穴兄弟と棒姉妹—知られざる「接待クラブ」 3」の続きです。

 

 

 

中途半端な人々が集う店

 

vivanon_sentence—で、愛人は作った?

「うん、もう全部切ったけどね。だから、一年間、その店に所属していても、店に出ていたのは実質二ヶ月か三ヶ月かな。客は必ずルーズになるんだよ。買い物や映画につきあわせたりして、結局セックスなしで収入ゼロ。ただ働きかよ、みたいな。
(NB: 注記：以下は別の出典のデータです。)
File: src/verilog/qugc_global_control.sv
// Global configuration bank of a four-channel UART: pending flags, source
// codes, 16-bit down timer, sampling select and per-channel soft reset.
// Assumes host bus strobes are synchronous to clk_i; the external count
// clock pin is asynchronous and must run slower than half of clk_i.
`timescale 1ns/1ns

module qugc_global_control
  import qugc_pkg::*;
(
  // Clock and reset
  input  wire logic                     clk_i,
  input  wire logic                     reset_n_i,
  // Host register bus
  input  wire qugc_bus_t                bus_i,
  output logic      [7:0]               rdata_o,
  output logic                          rdata_valid_o,
  // Channel interrupt sources
  input  wire qugc_src_t [QUGC_CHANNELS-1:0] chan_src_i,
  // External count clock pin
  input  wire logic                     external_count_clock_pin_i,
  // Channel controls and status
  output logic      [QUGC_CHANNELS-1:0] channel_pending_o,
  output logic      [QUGC_CHANNELS-1:0] sampling_8x_o,
  output logic      [QUGC_CHANNELS-1:0] channel_soft_reset_o,
  output logic                          count_timeout_o
);

  typedef enum logic {QUGC_T_IDLE, QUGC_T_RUN} qugc_tstate_t;

  logic [7:0]        count_control;
  logic [7:0]        count_preset_low;
  logic [7:0]        count_preset_high;
  logic [7:0]        sampling_rate_select;
  logic [15:0]       count_value;
  logic              timeout_flag;
  logic [2:0]        code [QUGC_CHANNELS];
  logic [2:0]        next_code [QUGC_CHANNELS];
  logic              ext_sync1;
  logic              ext_sync2;
  logic              ext_prev;
  logic              tick;
  logic              hit_zero;
  logic              start_write;
  logic              in_block;
  logic              rd_hit;
  logic              wr_hit;
  logic              ctl_read;
  logic [7:0]        next_rdata;
  qugc_tstate_t      tstate;

  // Priority encoder for one channel; the timer only reaches channel 0
  function automatic logic [2:0] src_code(input qugc_src_t s, input logic tmr);
    logic [2:0] c;
    c = QUGC_CODE_NONE;
    if (s.rx_data_available || s.line_error)
      c = QUGC_CODE_RX;
    else if (s.rx_timeout)
      c = QUGC_CODE_RX_TOUT;
    else if (s.tx_space_available)
      c = QUGC_CODE_TX;
    else if (s.modem_delta || s.char_detect)
      c = QUGC_CODE_MODEM;
    else if (tmr)
      c = QUGC_CODE_TIMER;
    return c;
  endfunction

  // Address decode inside the upper configuration block
  assign in_block    = bus_i.sel && (bus_i.addr[7:4] == QUGC_BLOCK_TAG);
  assign rd_hit      = in_block && bus_i.rd;
  assign wr_hit      = in_block && bus_i.wr;
  assign ctl_read    = rd_hit && (bus_i.addr == QUGC_ADR_CNT_CTL);
  assign start_write = wr_hit && (bus_i.addr == QUGC_ADR_CNT_CTL) && bus_i.wdata[QUGC_CTL_START];

  // Codes per channel; only channel 0 sees the enabled timer
  always_comb
  begin
    for (int i = 0; i < QUGC_CHANNELS; i++)
    begin
      next_code[i] = src_code(chan_src_i[i],
                              (i == 0) && timeout_flag && count_control[QUGC_CTL_INT_EN]);
    end
  end

  // Registered codes and pending flags
  always_ff @(posedge clk_i)
  begin
    for (int i = 0; i < QUGC_CHANNELS; i++)
    begin
      if (!reset_n_i)
      begin
        code[i]              <= QUGC_CODE_NONE;
        channel_pending_o[i] <= 1'b0;
      end
      else
      begin
        code[i]              <= next_code[i];
        channel_pending_o[i] <= (next_code[i] != QUGC_CODE_NONE);
      end
    end
  end

  // Read mux; reserved and write-only locations return zero
  always_comb
  begin
    next_rdata = QUGC_RST_BYTE;
    case (bus_i.addr)
      QUGC_ADR_PENDING:  next_rdata = {4'h0, channel_pending_o};
      QUGC_ADR_SRC_LOW:  next_rdata = {code[2][1:0], code[1], code[0]};
      QUGC_ADR_SRC_HIGH: next_rdata = {4'h0, code[3], code[2][2]};
      QUGC_ADR_CNT_CTL:  next_rdata = count_control;
      QUGC_ADR_PRE_LOW:  next_rdata = count_preset_low;
      QUGC_ADR_PRE_HIGH: next_rdata = count_preset_high;
      QUGC_ADR_SAMPLING: next_rdata = sampling_rate_select;
      QUGC_ADR_CNT_SPR:  next_rdata = QUGC_RST_BYTE;
      QUGC_ADR_AUX_SPR:  next_rdata = QUGC_RST_BYTE;
      default:           next_rdata = QUGC_RST_BYTE;
    endcase
  end

  // Read data register, one cycle after the strobe
  always_ff @(posedge clk_i)
  begin
    if (!reset_n_i)
    begin
      rdata_o       <= QUGC_RST_BYTE;
      rdata_valid_o <= 1'b0;
    end
    else
    begin
      rdata_valid_o <= rd_hit;
      if (rd_hit)
        rdata_o <= next_rdata;
    end
  end

  // Writable configuration; reserved control bits never store
  always_ff @(posedge clk_i)
  begin
    if (!reset_n_i)
    begin
      count_control        <= QUGC_RST_BYTE;
      count_preset_low     <= QUGC_RST_BYTE;
      count_preset_high    <= QUGC_RST_BYTE;
      sampling_rate_select <= QUGC_RST_BYTE;
    end
    else if (wr_hit)
    begin
      case (bus_i.addr)
        QUGC_ADR_CNT_CTL:  count_control <= bus_i.wdata & QUGC_CTL_WMASK;
        QUGC_ADR_PRE_LOW:  count_preset_low <= bus_i.wdata;
        QUGC_ADR_PRE_HIGH: count_preset_high <= bus_i.wdata;
        QUGC_ADR_SAMPLING: sampling_rate_select <= {4'h0, bus_i.wdata[3:0]};
        default:           ;
      endcase
    end
  end

  assign sampling_8x_o = sampling_rate_select[3:0];

  // Soft reset bits last one cycle per write; every cycle without a reset write clears them
  always_ff @(posedge clk_i)
  begin
    if (!reset_n_i)
      channel_soft_reset_o <= '0;
    else if (wr_hit && (bus_i.addr == QUGC_ADR_CH_RESET))
      channel_soft_reset_o <= bus_i.wdata[3:0];
    else
      channel_soft_reset_o <= '0;
  end

  // Two-flop synchroniser for the external count clock
  always_ff @(posedge clk_i)
  begin
    if (!reset_n_i)
    begin
      ext_sync1 <= 1'b0;
      ext_sync2 <= 1'b0;
      ext_prev  <= 1'b0;
    end
    else
    begin
      ext_sync1 <= external_count_clock_pin_i;
      ext_sync2 <= ext_sync1;
      ext_prev  <= ext_sync2;
    end
  end

  // Internal source counts every device clock; external on its rising edge
  assign tick     = count_control[QUGC_CTL_EXT_CLK] ? (ext_sync2 && !ext_prev) : 1'b1;
  assign hit_zero = (tstate == QUGC_T_RUN) && tick && (count_value <= 16'h0001);

  // Counter state; a preset of zero or one times out on the next tick
  always_ff @(posedge clk_i)
  begin
    if (!reset_n_i)
    begin
      tstate      <= QUGC_T_IDLE;
      count_value <= QUGC_RST_COUNT;
    end
    else if (start_write)
    begin
      tstate      <= QUGC_T_RUN;
      count_value <= {count_preset_high, count_preset_low};
    end
    else
    begin
      case (tstate)
        QUGC_T_IDLE:
          if (count_control[QUGC_CTL_START] && count_value != 16'h0000)
            tstate <= QUGC_T_RUN;
        QUGC_T_RUN:
          if (!count_control[QUGC_CTL_START])
            tstate <= QUGC_T_IDLE; // pause keeps the count
          else if (hit_zero)
          begin
            count_value <= {count_preset_high, count_preset_low};
            if (count_control[QUGC_CTL_ONESHOT])
            begin
              tstate      <= QUGC_T_IDLE;
              count_value <= QUGC_RST_COUNT;
            end
          end
          else if (tick)
            count_value <= count_value - 16'h0001;
        default:
          tstate <= QUGC_T_IDLE;
      endcase
    end
  end

  // Sticky time-out; a new time-out wins over a clearing read
  always_ff @(posedge clk_i)
  begin
    if (!reset_n_i)
      timeout_flag <= 1'b0;
    else if (hit_zero && count_control[QUGC_CTL_START])
      timeout_flag <= 1'b1;
    else if (ctl_read)
      timeout_flag <= 1'b0;
  end

  assign count_timeout_o = timeout_flag;
endmodule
そろそろそこの段階に入ったなと悟ると連絡を断って、また接待クラブに戻って次を補充(笑)」

—そんなあっさりと。

「家や本名なんて絶対に教えないから、それでおしまい。だいたいその辺のノウハウは女の子同士で教え合うから、ほとんどの子たちがそうしていたと思うよ。すっきり関係を切れることは私も気に入っていた。私は相手を厳選していたから、まあまあのをゲットしたよ。ある人は海外の仕事が多くて、一緒に連れていってくれる。出張手当はないけど、旅費も滞在費も全部出してくれて買い物もさせてくれるから楽しかったな。十年後、その人のことはきっと覚えてないけど、海外の風景は覚えている(笑)」

—当然、金を持っている客が多いわけだ。

「中途半端なんだけど、そこそこ使える金は持っている。中途半端な会社の社長とか、中途半端な芸能人とか」

彼女は相手をしたことがないが、店に来ている芸能人の名前を教えてくれた。ある世代以上は誰もが知っているが、今はテレビで見かけることもなくて、ある世代以下はほとんど知らないかもしれない。たしかに中途半端なんである。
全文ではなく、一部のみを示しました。